Recht 1 t/m . Flashcards
Ons recht bestaat uit rechtsbronnen. Dat zijn:
- Wetten Geschreven recht
- Verdragen Internationale overeenkomst tussen een of meer landen.
- Jurisprudentie Rechtersrecht
- Gewoonte Ongeschreven recht
Wat is een wet?
Een geschreven rechtsregel.
Codificeren:
Het systematisch opnemen van regels in wetten
Wet in materiële zin
:Een wet die voor herhaalde toepassing vatbaar is en algemene regels
bevat. Zegt iets over de inhoud van de wet.
Bijvoorbeeld: Burgerlijk Wetboek, Wetboek van Strafrecht, Algemene
wet Bestuursrecht, Algemene maatregelen van bestuur, Provinciale
verordeningen, Gemeentelijke verordeningen.
Wet in formele zin
Gezamenlijk besluit van de Regering en Staten Generaal (art. 81
Grondwet). Zegt iets over de maker van de wet.
Bijvoorbeeld: Burgerlijk Wetboek, Wetboek van Strafrecht, Algemene
wet Bestuursrecht, Begrotingswet, Toestemmingswet.
Verdrag
Internationale overeenkomst tussen twee of meer landen. Bijvoorbeeld:
EU-verdrag, het Verdrag betreffende de status van vluchtelingen en
het Verdrag inzake de rechten van het kind.
Self-executing:
Als een verdragsbepaling de burger rechtsreeks bindt. Gevolg ze
kunnen nationale wetgeving beperken of helemaal opzij zetten.
Jurisprudentie
Uitspraken van rechters.
Bij jurisprudentie zal de rechter, omdat de wet niet altijd even duidelijk is, de wet uitleggen
(interpreteren)
Vonnis:
Uitspraak van de rechtbank.
Arrest:
Uitspraak van het gerechtshof of Hoge Raad.
Gewoonterecht:
Ongeschreven recht omdat deze regels niet in een wet zijn
opgenomen.
Privaatrecht
Regelt de relatie tussen burgers onderling
Publiekrecht:
Regelt de relatie tussen overheden onderling en tussen overheid en
burger (let op: de overheid moet dan wel als overheid handelen).
Objectief recht
Het geheel van geschreven en ongeschreven regels. (alle wetten)
Subjectief recht
Een individueel recht dat aan de objectief recht ontleend kan worden.
Dwingend recht:
Recht waarvan je niet mag afwijken. Een afwijkende afspraak is nietig.
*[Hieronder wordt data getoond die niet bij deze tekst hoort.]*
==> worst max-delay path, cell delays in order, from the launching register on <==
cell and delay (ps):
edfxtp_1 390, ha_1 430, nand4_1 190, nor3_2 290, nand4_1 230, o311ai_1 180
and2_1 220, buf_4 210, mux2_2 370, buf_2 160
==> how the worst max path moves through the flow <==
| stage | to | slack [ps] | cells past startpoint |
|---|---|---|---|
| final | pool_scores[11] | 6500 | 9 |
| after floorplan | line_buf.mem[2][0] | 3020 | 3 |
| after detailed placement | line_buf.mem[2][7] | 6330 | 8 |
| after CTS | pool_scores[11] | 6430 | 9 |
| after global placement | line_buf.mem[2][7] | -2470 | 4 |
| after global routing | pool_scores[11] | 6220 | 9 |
**src/design/pixel_ram.sv**
```systemverilog
// Single-clock memory with read-first behaviour and a typed payload

`timescale 1ns/1ps

module pixel_ram #(
    parameter type payload_t = logic [7:0],
    parameter int  DEPTH     = 16
) (
    input  logic                     clock,
    input  logic                     write_enable,
    input  logic [$clog2(DEPTH)-1:0] write_addr,
    input  payload_t                 write_data,
    input  logic [$clog2(DEPTH)-1:0] read_addr,
    output payload_t                 read_data
);

    payload_t mem [DEPTH];

    // Same-address access returns the old word
    always_ff @(posedge clock) begin
        if (write_enable) begin
            mem[write_addr] <= write_data;
        end
        read_data <= mem[read_addr];
    end

    // Address from the caller's linearised coordinates must fit the array
    a_write_in_range : assert property (
        @(posedge clock) write_enable |-> (int'(write_addr) < DEPTH)
    ) else $error("pixel_ram write address %0d beyond depth %0d", write_addr, DEPTH);

endmodule

```
[src/design/seg_params.svh]
// Frame geometry, score format, class count and pipeline latency
// for the streaming class labeller

`ifndef SEG_PARAMS_SVH
`define SEG_PARAMS_SVH

// Frame size in pixels
`define SEG_WIDTH 8
`define SEG_HEIGHT 8

// Signed class score width
`define SEG_SCORE_W 13

// Number of classes per pixel
`define SEG_CLASSES 4

// Input strobe to output strobe
// Skip and pooled-frame RAM read (1) plus the class_select pipeline (3)
`define SEG_LATENCY 4

`endif

[src/design/seg_pkg.sv]
// Shared types for the labeller: scores, labels and pixel coordinates

`include "seg_params.svh"

package seg_pkg;

    localparam int SCORE_W     = `SEG_SCORE_W;
    localparam int LABEL_W     = $clog2(`SEG_CLASSES);
    localparam int HCNT_W      = $clog2(`SEG_WIDTH);
    localparam int VCNT_W      = $clog2(`SEG_HEIGHT);
    localparam int HALF_HCNT_W = $clog2(`SEG_WIDTH / 2);
    localparam int HALF_VCNT_W = $clog2(`SEG_HEIGHT / 2);

    typedef logic signed [SCORE_W-1:0] score_t;

    // One score per class, class 0 in the low bits
    typedef struct packed {
        score_t [`SEG_CLASSES-1:0] cls;
    } scores_t;

    typedef logic [LABEL_W-1:0] label_t;
    typedef logic [HCNT_W-1:0]  hcnt_t;
    typedef logic [VCNT_W-1:0]  vcnt_t;

    typedef struct packed {
        vcnt_t vcnt;
        hcnt_t hcnt;
    } pos_t;

    // Coordinates at half resolution
    typedef struct packed {
        logic [HALF_VCNT_W-1:0] vcnt;
        logic [HALF_HCNT_W-1:0] hcnt;
    } half_pos_t;

endpackage

[src/design/class_select.sv]
// Saturating merge of skip and upsampled scores, then a two-level
// argmax with ties going to the lower class index

`timescale 1ns/1ps
`include "seg_params.svh"

module class_select import seg_pkg::*; (
    input  logic    clock,
    input  logic    reset,
    input  scores_t skip_scores,
    input  scores_t up_scores,
    output label_t  label
);

    localparam score_t SCORE_MAX = {1'b0, {(SCORE_W-1){1'b1}}};
    localparam score_t SCORE_MIN = {1'b1, {(SCORE_W-1){1'b0}}};

    scores_t merged;
    score_t  lo_val;
    score_t  hi_val;
    label_t  lo_idx;
    label_t  hi_idx;

    // Overflow shows as a mismatch of the two top sum bits
    function automatic score_t sat_add(score_t a, score_t b);
        logic signed [SCORE_W:0] sum;
        sum = a + b;
        if (sum[SCORE_W] != sum[SCORE_W-1]) begin
            return sum[SCORE_W] ? SCORE_MIN : SCORE_MAX;
        end
        return sum[SCORE_W-1:0];
    endfunction

    // -------------------------------------------------------------------------
    // Stage 1 merge, stage 2 pairwise compare, stage 3 final compare
    // -------------------------------------------------------------------------
    always_ff @(posedge clock) begin
        if (reset) begin
            merged <= '0;
            lo_val <= '0;
            hi_val <= '0;
            lo_idx <= '0;
            hi_idx <= '0;
            label  <= '0;
        end else begin
            for (int c = 0; c < `SEG_CLASSES; c++) begin
                merged.cls[c] <= sat_add(skip_scores.cls[c], up_scores.cls[c]);
            end

            // Higher index wins only when strictly larger
            if (merged.cls[1] > merged.cls[0]) begin
                lo_val <= merged.cls[1];
                lo_idx <= label_t'(1);
            end else begin
                lo_val <= merged.cls[0];
                lo_idx <= label_t'(0);
            end
            if (merged.cls[3] > merged.cls[2]) begin
                hi_val <= merged.cls[3];
                hi_idx <= label_t'(3);
            end else begin
                hi_val <= merged.cls[2];
                hi_idx <= label_t'(2);
            end

            label <= (hi_val > lo_val) ? hi_idx : lo_idx;
        end
    end

    // Known scores in give a known label three stages later
    a_label_known : assert property (
        @(posedge clock) disable iff (reset)
        !$isunknown($past({skip_scores, up_scores}, 3)) |-> !$isunknown(label)
    ) else $error("class_select label unknown after known input scores");

endmodule

[config.mk]
export PLATFORM = sky130hd
export DESIGN_NAME = class_select
export DESIGN_NICKNAME = d
export VERILOG_FILES = /design/src/design/seg_pkg.sv /design/src/design/class_select.sv
export VERILOG_INCLUDE_DIRS = /design/src /design/src/design
export SDC_FILE = /design/constraint.sdc
export NUM_CORES = 1
export LEC_CHECK = 0
export ABC_CLOCK_PERIOD_IN_PS = 2750
export BUFFER_PORTS_ARGS = -buffer_cell sky130_fd_sc_hd__buf_4
export CAP_MARGIN = 40
export CORE_MARGIN = 10
export CORE_UTILIZATION = 50
export CTS_BUF_LIST = sky130_fd_sc_hd__clkbuf_8
export CTS_CLUSTER_DIAMETER = 100
export DETAILED_ROUTE_END_ITERATION = 6
export PLACE_DENSITY_LB_ADDON = 0.3
export SLEW_MARGIN = 20
export SYNTH_ARGS = -nofsm -noshare
export SYNTH_HDL_FRONTEND = slang
export SYNTH_SLANG_ARGS = --single-unit
[constraint.sdc]
create_clock -name clock -period 2.75 [get_ports clock]
set_clock_uncertainty 0.15 [all_clocks]
set_input_delay 0.1375 -clock clock [delete_from_list [all_inputs] [get_ports clock]]
set_output_delay 0.1375 -clock clock [all_outputs]
set_load 0.01 [all_outputs]
==> results.md, run 1 <==
- GRT Total Usage: 17.5%
- RSZ-0062 raised after global routing: false
- Slew @ Worst Pin: 0.733 ns
- Vias in the first global route: 5,303
- Die area: 16,500 sq um
- Top Family by Delay on Critical Path: compound AO/OA/AOI/OAI gates
- Pleak: 3.39 nW
- TritonCTS clock tree: yes
- Most frequent cell after synthesis: ha_1
- Hold WS: 0.0190 ns
- Cts hold-fix bufs: 0
- # IOs: 108
- Final std cells w/o fill: 922
- Cell Rows: 39
- # setup viols final: 0
- WL/cell: 15.6 um
- Drt initial violations: 297
- CTS Buf Count: 9
- Initial antenna violation count: 0
- Final min period: 2.49 ns
- Area share of the largest cell type after synthesis: 28.2%
- Status: complete, no violations
- Part of the Yosys area used for sequential elements: 28.2%
- DIE WIDTH: 129 um
- #FFs+latches synth: 83
- Mapped Area: 5890 sq um
- Worst path cell trace: inv_1 > ha_1 > nand4_1 > nor2_1 > a21boi_1 > nor4b_1 > a211oi_2 > buf_4 > mux2i_1 > nor2_1
- Starting density of the core: 51.4%
- Post-Route WL: 14.3 mm
- Nets@finish: 975
- Crit-path slowest cell: dfxtp_1
- Vias/cell: 5.51
- Largest net degree at the start of global routing: 71
- Final period utilization: 90.7%
- PwrDens: 613 nW/um^2
- EDFF count, synth: 0
- Layout area overhead: 19.5%
- Pins Over Slew Limit: 0
- Ys Warns: 0
- Syn Nets: 861
- Worst Hold Class: input port to flop
- Share of layout cells above drive strength 1: 20.5%
- Maximum root-to-sink buffer count: 2
- Most frequent CP cell: nor2_1
- Global placement routability congestion: 0.892
- First-pass GRT wire length: 24.5 mm
- Synth top area cells: dfxtp_1 (28%), ha_1 (19%), mux2i_1 (4.6%), a21oi_1 (4.1%), o31ai_1 (3.9%)
- CORE AREA: 11,500 sq um
- Worst EP required: 2.80 ns
- Crit. End Element: flop
- Total setup buffers inserted after CTS: 0
- Port buffer count: 107
- GR Overflow Total: 0
- Clk slew on worst S/H paths: 0.08 ns
- Dpl hpwl: 12.0 mm
- DR vias: 5,081
- Post-CTS Resized: 0
- Synth Instances: 660
- Bufs and invs on worst path: 2
- Crit path kind: flop to flop
- Slew margin rel.: 51.1%
- Clk_lat worst skew: 0.35 ns
- CTS root buffer: clkbuf_8
- List of most frequent post-synthesis cells: ha_1 (91), dfxtp_1 (83), inv_1 (55), nor2_1 (55), a21oi_1 (48)
- Largest stage delay on the critical path: 0.37 ns
- Antenna-violating nets left: 0
- Htree depth: 3
- CP Max Fanout: 8
- Crit path DAT: 2.54 ns
- # diodes: 0
- Hold Fails Final Rpt: 0
- Drt pass-1 iters: 4
- Die height: 129 um
- Flop2flop setup slack: 0.26 ns
- DRC: 0
- Max Cap Viol: 0
- Asr flop ratio synth: 0%
- Placed insts: 906
- Clk sinks: 83
- Fmax: 401 MHz
- Worst Setup Start Kind: flop
- Count of cell types in the netlist: 66
- Syn_area_per_cell: 8.93 sq um
- Largest area contributor in the netlist: dfxtp_1
- Most used flip-flop cell after synthesis: dfxtp_1
- VDD IR-drop max: 0.385 mV
## sequential cells by signal, indices dropped and copies added, names as in the netlist
| signal | count |
|---|---|
| hi_idx | 2 |
| lo_idx | 1 |
| merged | 52 |
| lo_val | 13 |
| hi_val | 13 |
| label | 2 |
## through the flow
stage	utilization [%]	TNS (ns)	setup slack, ns	instance area (sq um)	power [mW]
after floorplan	-	0	0.261	5890	2.98
after global placement	59.8	0	0.0234	6860	3.46
after detailed placement	59.8	-1.17	-0.139	6860	3.55
after CTS	61.4	0	0.196	7040	4.33
after global routing	61.4	0	0.0665	7040	4.67
final	61.4	0	0.256	7040	4.32
## cell usage in the layout (no fill, tap or decap), types with 5 or more instances in the layout
cell type,netlist,routed
o21bai_1,6,6
nand2_1,34,34
nand4_1,8,8
ha_1,91,91
a21o_1,23,23
a211oi_1,7,7
nor3_1,7,7
inv_1,55,56
o31ai_1,31,31
nand3_1,17,17
o21ai_0,26,26
clkbuf_8,2,10
o31ai_2,7,7
mux2i_1,27,27
and2_1,5,5
nor2_1,55,54
xor2_1,18,18
dfxtp_1,83,83
buf_4,1,124
nor2b_1,6,6
xnor2_1,19,19
a21oi_1,48,48
## final timing paths
check	to	start	depth (start not counted)
max	hi_val[8]	merged[37]	10
min	merged[13]	up_scores[13]	4
max reg2reg	hi_val[8]	merged[37]	10
min reg2reg	label[0]	lo_idx[0]	2
## per-layer routing
metal | wire [um] | global-route usage [%] | vias up | share of wire, %
li1 | - | - | 2617 | -
met1 | 6630 | 22.4 | 2329 | 46
met2 | 6820 | 29.6 | 118 | 48
met3 | 740 | 3.98 | 17 | 5.2
met4 | 147 | 3.27 | 0 | 1.0
met5 | 0 | 0 | - | 0
## worst reg2reg max path, cell delays in order, from the launching register on
cell      delay (ns)
dfxtp_1         0.37
inv_1           0.06
ha_1            0.30
nand4_1         0.12
nor2_1          0.15
a21boi_1        0.26
nor4b_1         0.10
a211oi_2        0.25
buf_4           0.24
mux2i_1         0.27
nor2_1          0.07
## kinds of logic after synthesis
kind of cell,Yosys count,share of synthesized area [%]
AO/OA/AOI/OAI,196,23.8
XOR/XNOR,37,5.50
adder cells (fa/ha/maj),95,20.7
buffers and inverters,77,5.97
flip-flops,83,28.2
multiplexers,27,4.59
AND/OR/NAND/NOR,145,11.3
## where the power goes
part,total [mW],internal (mW),switching (mW)
clock,0.776,0.352,0.424
combinational,1.91,0.913,0.992
sequential,1.64,1.48,0.159
## area by class of cell
type	instances	area, sq um
fillers	973	4430
multi-input cells	500	3880
flip-flops and latches	83	1660
repair buffers	124	931
inverters	56	210
well taps	143	179
clock buffers	10	138
clock inverters	6	41.3
No activity file was read; power rests on OpenSTA's default activity.
==> run 2, diff against run 1 <==
--- a/config.mk
+++ b/config.mk
@@ -14,6 +14,7 @@
 export CTS_BUF_LIST = sky130_fd_sc_hd__clkbuf_8
 export CTS_CLUSTER_DIAMETER = 100
 export DETAILED_ROUTE_END_ITERATION = 6
+export HOLD_SLACK_MARGIN = 0.06
 export PLACE_DENSITY_LB_ADDON = 0.3
 export SLEW_MARGIN = 20
 export SYNTH_ARGS = -nofsm -noshare
==> run 2 against run 1 <==
Worst setup slack worse by 0.0014 ns. Flip-flop and latch count stayed put. Hold slack better by 0.030 ns. Die area did not move. Final cell count grew 0.11%. Total power up 0.15%. Clock power increased by 0.5%. Highest routed layer unchanged. First-iteration DRC count shrank 5.7%. Critical endpoint unchanged. Non-clock buffer count is 1 higher. Critical path type unchanged. Sequential power about the same.
==> results.md, run 2 (synthesis gave the netlist of run 1 again) <==
- Pleak: 3.40 nW (+0.12%)
- Max Cap Viol: 0 (unchanged)
- Global placement routability congestion: 0.892 (unchanged)
- GRT Total Usage: 17.5% (+0.043 points)
- R2R depth: 10 (unchanged)
- Maximum root-to-sink buffer count: 2 (unchanged)
- Internal cell power: 2.75 mW (about the same)
- Total setup buffers inserted after CTS: 0 (unchanged)
- Cell Rows: 39 (unchanged)
- Share of power burned in the clock network: 18.0% (about the same)
- Port buffer count: 107 (unchanged)
- CORE AREA: 11,500 sq um (unchanged)
- Final Cell Area: 7050 sq um (+0.14%)
- Hold Fails Final Rpt: 0 (unchanged)
- Largest net degree at the start of global routing: 71 (unchanged)
- Met2 GRT Util: 29.7% (+0.12 points)
- Slew margin rel.: 50.8% (-0.36 points)
- Die height: 129 um (unchanged)
- Post-Route WL: 14.4 mm (+0.27%)
- Antenna-violating nets left: 0 (unchanged)
- Initial antenna violation count: 0 (unchanged)
- Largest Register: merged
- Crit. End Element: flop
- Dpl hpwl: 12.0 mm (unchanged)
- Drt pass-1 iters: 4 (unchanged)
- Clk slew on worst S/H paths: 0.08 ns (about the same)
- Vias in the first global route: 5,309 (+0.11%)
- Pins Over Slew Limit: 0 (unchanged)
- Dpl cell area: 6860 sq um (unchanged)
- Most used routing layer: met2
- FILL cells: 972 (-0.10%)
- # setup viols final: 0 (unchanged)
- Crit path DAT: 2.55 ns (about the same)
- Drt initial violations: 280 (-5.7%)
- Worst Setup Start Kind: flop
- Most frequent cells in the layout: buf_4 (124), ha_1 (91), dfxtp_1 (83), inv_1 (56), nor2_1 (54)
- First-pass GRT wire length: 24.5 mm (+0.20%)
- Clk_lat worst skew: 0.35 ns (about the same)
- Total Power: 4.33 mW (+0.15%)
- Max FFs per register: 52 (unchanged)
- Vias/cell: 5.50 (-0.27%)
- Fmax: 401 MHz (about the same)
- DRC: 0 (unchanged)
- Starting density of the core: 51.4% (unchanged)
- WHS Path Cells: 4 (unchanged)
- VDD IR-drop max: 0.385 mV (about the same)
- Final min period: 2.50 ns (+0.00137 ns)
- Largest registers: merged: 52 flops, hi_val: 13 flops, lo_val: 13 flops
- Layout area overhead: 19.7%
- Nets@finish: 976 (+0.10%)
- Clk sinks: 83 (unchanged)
- PwrDens: 613 nW/um^2 (about the same)
- Worst EP required: 2.80 ns (about the same)
- CTS Buf Count: 9 (unchanged)
- Crit path kind: flop to flop
- Final period utilization: 90.7% (about the same)
- Slew @ Worst Pin: 0.738 ns (+0.00543 ns)
- DR vias: 5,073 (-0.16%)
- Most common cell after layout, fill and taps aside: buf_4
- DIE WIDTH: 129 um (unchanged)
- RSZ-0062 raised after global routing: false
- CTS root buffer: clkbuf_8
- Share of power burned in registers: 37.9% (about the same)
- Htree depth: 3 (unchanged)
- Switching Fraction: 36.5% (+0.047 points)
- Comb pwr share: 44.1% (about the same)
- Worst Hold Class: input port to flop
- CP Max Fanout: 8 (unchanged)
- Met1 Usage GRT: 22.4% (+0.024 points)
- Met3 GRT Util: 3.98% (unchanged)
- Psw: 1.58 mW (+0.28%)
- WL/cell: 15.6 um (+0.16%)
- Die area: 16,500 sq um (unchanged)
- # diodes: 0 (unchanged)
- Final Util: 61.5% (+0.087 points)
- TritonCTS clock tree: yes
- # IOs: 108 (unchanged)
- GR Overflow Total: 0 (unchanged)
- Status: complete, no violations
- Share of layout cells above drive strength 1: 20.5% (-0.026 points)
==> run 2: cell count changes in the layout (fill, tap and decap cells not counted), sizes merged <==
cell	before	now
dlygate4sd3	0	1
==> run 2: what timing repair did <==
item                       in CTS  in global routing
hold buffers                    1                  0
hold endpoints to repair        1                  0
gates resized for setup         0                  2
setup endpoints to repair       0                  2
==> run 2: layout make-up <==
class	instances	area (sq um)	share of cell area (%)
clock buffer	10	138	1.95
clock inverter	6	41.3	0.586
inverter	56	210	2.98
multi-input combinational	500	3880	55.0
sequential	83	1660	23.6
tap	143	179	2.54
timing repair buffer	125	941	13.3
==> run 2: worst max-delay path, stage by stage (launching register included) <==
cell and delay [ns]:
dfxtp_1 0.38, inv_1 0.06, ha_1 0.30, nand4_1 0.12
nor2_1 0.15, a21boi_1 0.26, nor4b_1 0.10, a211oi_2 0.25
buf_4 0.24, mux2i_1 0.27, nor2_1 0.07
==> run 2: power by group through the flow <==
stage,Combinational (mW),Sequential (mW),Clock [mW]
detailed placement,1.88,1.67,0
floorplan,1.39,1.59,0
global placement,1.80,1.66,0
finish,1.91,1.64,0.780
CTS,1.91,1.64,0.790
global route,2.17,1.67,0.838
==> run 2: metal layers <==
layer / routed length [um] / share of wire [%] / vias to the layer above
met2: 6810 / 47 / 107
met4: 150 / 1.0 / 0
met3: 691 / 4.8 / 17
met1: 6720 / 47 / 2330
met5: 0 / 0 / -
li1: - / - / 2619
==> run 2: metrics by stage <==
stage          instances  setup WS, ns  hold slack (ns)  setup TNS (ns)
4_1_cts              923         0.196           0.0623               0
3_3_place_gp         906        0.0234            0.286               0
3_5_place_dp         906        -0.139            0.297           -1.17
6_report             923         0.254           0.0491               0
2_1_floorplan        660         0.261            0.230               0
5_1_grt              923        0.0665           0.0803               0
==> run 2: worst paths after layout <==
check	slack, ns	startpoint	endpoint
setup / recovery	0.25	merged[37]	hi_val[8]
hold / removal	0.05	up_scores[39]	merged[39]
setup reg to reg	0.25	merged[37]	hi_val[8]
hold reg to reg	0.29	lo_idx[0]	label[0]
==> run 3, diff against run 2 <==
--- a/config.mk
+++ b/config.mk
@@ -10,7 +10,7 @@
 export BUFFER_PORTS_ARGS = -buffer_cell sky130_fd_sc_hd__buf_4
 export CAP_MARGIN = 40
 export CORE_MARGIN = 10
-export CORE_UTILIZATION = 50
+export CORE_UTILIZATION = 55
 export CTS_BUF_LIST = sky130_fd_sc_hd__clkbuf_8
 export CTS_CLUSTER_DIAMETER = 100
 export DETAILED_ROUTE_END_ITERATION = 6
@@ -20,3 +20,4 @@
 export SYNTH_ARGS = -nofsm -noshare
 export SYNTH_HDL_FRONTEND = slang
 export SYNTH_SLANG_ARGS = --single-unit
+export TNS_END_PERCENT = 10
==> run 3 against run 2 <==
Sequential share of layout area shrank 0.34 points. Critical path depth grew 1. Die area shrank 7.7%. Largest power group unchanged. Combinational power is essentially flat. Highest routed layer unchanged. Worst setup slack lost 0.13 ns. Final area grew 1.5%. Flip-flop and latch count is the same.
==> results.md, run 3 (synthesis gave the netlist of run 1 again) <==
- RSZ-0062 raised after global routing: false
- CTS Buf Count: 9 (unchanged)
- TritonCTS clock tree: yes
- Switching Fraction: 33.8% (-2.7 points)
- Setup ws final: 0.127 ns (-0.127 ns)
- Final period utilization: 95.4% (+4.6 points)
- Final min period: 2.62 ns (+0.127 ns)
- Die area: 15,300 sq um (-7.7%)
- Max Cap Viol: 0 (unchanged)
- Cell Rows: 37 (-5.1%)
- Drt initial violations: 251 (-10%)
- Crit path DAT: 2.71 ns (+0.16 ns)
- Crit path kind: input port to flop
- Clk_lat worst skew: 0.35 ns (about the same)
- Max FFs per register: 52 (unchanged)
- Worst EP required: 2.84 ns (+0.04 ns)
- CP endpoint: merged[29]
- PwrDens: 638 nW/um^2 (+4.0%)
- Port buffer count: 107 (unchanged)
- Largest Register: merged
- Internal cell power: 3.02 mW (+10%)
- # IOs: 108 (unchanged)
- DIE WIDTH: 124 um (-3.9%)
- First-pass GRT wire length: 23.2 mm (-5.6%)
- CORE AREA: 10,400 sq um (-9.6%)
- DRC: 0 (unchanged)
- Most frequent CP cell: buf_4
- Reg-to-Reg End: hi_val[7]
- Vias/cell: 5.56 (+1.1%)
- Crit-path slowest cell: dlygate4sd3_1
- Share of power burned in registers: 35.8% (-2.1 points)
- # diodes: 0 (unchanged)
- FILL cells: 802 (-17%)
- GRT Total Usage: 18.3% (+0.80 points)
- Clk sinks: 83 (unchanged)
- Psw: 1.54 mW (-2.2%)
- Status: complete, no violations
- Most frequent cells in the layout: buf_4 (126), ha_1 (91), dfxtp_1 (83), inv_1 (57), nor2_1 (55)
- Layout area overhead: 21.4%
- Starting density of the core: 56.8% (+5.4 points)
- WL/cell: 15.1 um (-3.1%)
- Worst Setup Start Kind: input port
- Initial antenna violation count: 0 (unchanged)
- Maximum root-to-sink buffer count: 2 (unchanged)
- Dpl hpwl: 11.6 mm (-3.0%)
- Worst path cell trace: dlygate4sd3_1 > buf_4 > ha_1 > fa_1 > a21o_1 > a21oi_1 > o31ai_2 > o21ai_1 > nor3_1 > buf_4 > o41ai_1
- Fmax: 381 MHz (-4.8%)
- Nets@finish: 981 (+0.51%)
- Clk slew on worst S/H paths: 0.07 ns (about the same)
- Post-Place Setup Slack: -0.0823 ns (+0.0563 ns)
- Largest registers: merged: 52 flops, hi_val: 13 flops, lo_val: 13 flops
- Htree depth: 3 (unchanged)
- Die height: 124 um (-3.9%)
- CP Max Fanout: 12 (+4)
- Largest stage delay on the critical path: 0.54 ns (+0.16 ns)
- CTS root buffer: clkbuf_8
- Final Util: 69.0% (+7.5 points)
- Vias in the first global route: 5,204 (-2.0%)
- R2R depth: 10 (unchanged)
- Crit. End Element: flop
- # setup viols final: 0 (unchanged)
- Flop2flop setup slack: 0.21 ns (-0.04 ns)
- Slew margin rel.: 51.2% (+0.42 points)
- Slew @ Worst Pin: 0.729 ns (-0.00903 ns)
- Share of power burned in the clock network: 22.4% (+4.4 points)
- Antenna-violating nets left: 0 (unchanged)
- R2r startpoint: merged[30]
- Worst Hold Class: input port to flop
- Share of layout cells above drive strength 1: 20.5% (about the same)
- Largest net degree at the start of global routing: 71 (unchanged)
- Comb pwr share: 41.8% (-2.3 points)
- VDD IR-drop max: 0.333 mV (-14%)
- Worst Setup SP: up_scores[26]
- Pleak: 3.46 nW (+1.7%)
- Global placement routability congestion: 0.923 (+3.5%)
- Pins Over Slew Limit: 0 (unchanged)
- Hold Fails Final Rpt: 0 (unchanged)
- Drt pass-1 iters: 6 (+2)
- Total Power: 4.57 mW (+5.5%)
- Final TNS setup: 0 ns (unchanged)
- GR Overflow Total: 0 (unchanged)
- Post-Route WL: 13.9 mm (-3.4%)
- Most common cell after layout, fill and taps aside: buf_4
- DR vias: 5,118 (+0.89%)
[run 3: cell count changes in the layout (fill, tap and decap cells not counted), sizes merged]
cell         delta
buf             +2
bufinv          +3
clkinv          -2
clkinvlp        -1
dlygate4sd3     +3
[run 3: cell type report]
type	count	area, sq um	share of cell area, %
Clock inverter	6	105	1.47
Sequential cell	83	1660	23.2
Clock buffer	10	138	1.92
Tap cell	136	170	2.38
Inverter	56	210	2.94
Timing Repair Buffer	130	986	13.8
Multi-Input combinational cell	500	3880	54.3
[run 3: worst min-delay path by stage]
| stage | startpoint | end | slack (ns) | cells past startpoint |
|---|---|---|---|---|
| global route | skip_scores[26] | merged[26] | 0.11 | 4 |
| finish | skip_scores[26] | merged[26] | 0.07 | 4 |
| floorplan | reset | merged[29] | 0.23 | 2 |
| detailed placement | lo_idx[0] | label[0] | 0.30 | 2 |
| CTS | skip_scores[26] | merged[26] | 0.07 | 4 |
| global placement | lo_idx[0] | label[0] | 0.28 | 2 |
[run 3: repair_timing]
action / in CTS / in global routing
gates resized for setup: 0 / 2
endpoints found under the setup margin: 0 / 4
buffers inserted: 0 / 0
hold buffers: 4 / 0
endpoints found under the hold margin: 4 / 0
(bijvoorbeeld verbod op diefstal).
Aanvullend recht:
Vult afspraken aan over onderwerpen die partijen niet hebben
geregeld. Geldt alleen als beide partijen niets geregeld hebben.
Regelend recht:
Wetgeving waarvan door middel van afspraak wel van afgeweken mag
worden
Materieel recht:
rechtsregels die rechten en plichten van partijen regelen.
Formeel recht:
regels die aangeven hoe het materiële recht gehandhaafd kan worden
Verbintenis:
een juridische relatie tussen twee of meer personen. Het is een
combinatie van recht tegenover plicht.
Een verbintenis is een rechtsbetrekking tussen personen waarbij de één een relatief recht
heeft op een bepaalde prestatie en de ander verplicht is die prestatie te leveren en daarbij
geldt dat het recht afdwingbaar is. Het nakomen van de plicht is dus via de rechter af te
dwingen.
Verbintenissen kunnen ontstaan uit:
- De Wet; schade veroorzaken bij een ander wettelijke schadevergoedingsplicht.
- Een overeenkomst; werknemer heeft recht op loon als hij arbeid heeft verricht voor
zijn werkgever. - Rechterlijke uitspraken; rechter bepaalt dat een onderneming schadevergoeding
moet betalen wegens contractbreuk.
Relatief recht:
als je een recht alleen maar tegenover één bepaalde persoon (of bepaalde
personen) kunt uitoefenen. (ookwel persoonlijk recht). Bijvoorbeeld recht op loon, recht op
betaling en recht op levering. Let op: er staat altijd een plicht tegenover!
Absoluut recht:
het recht dat je tegenover iedereen kan laten gelden (bijvoorbeeld
eigendomsrecht) bijvoorbeeld eigendomsrecht, octrooirecht.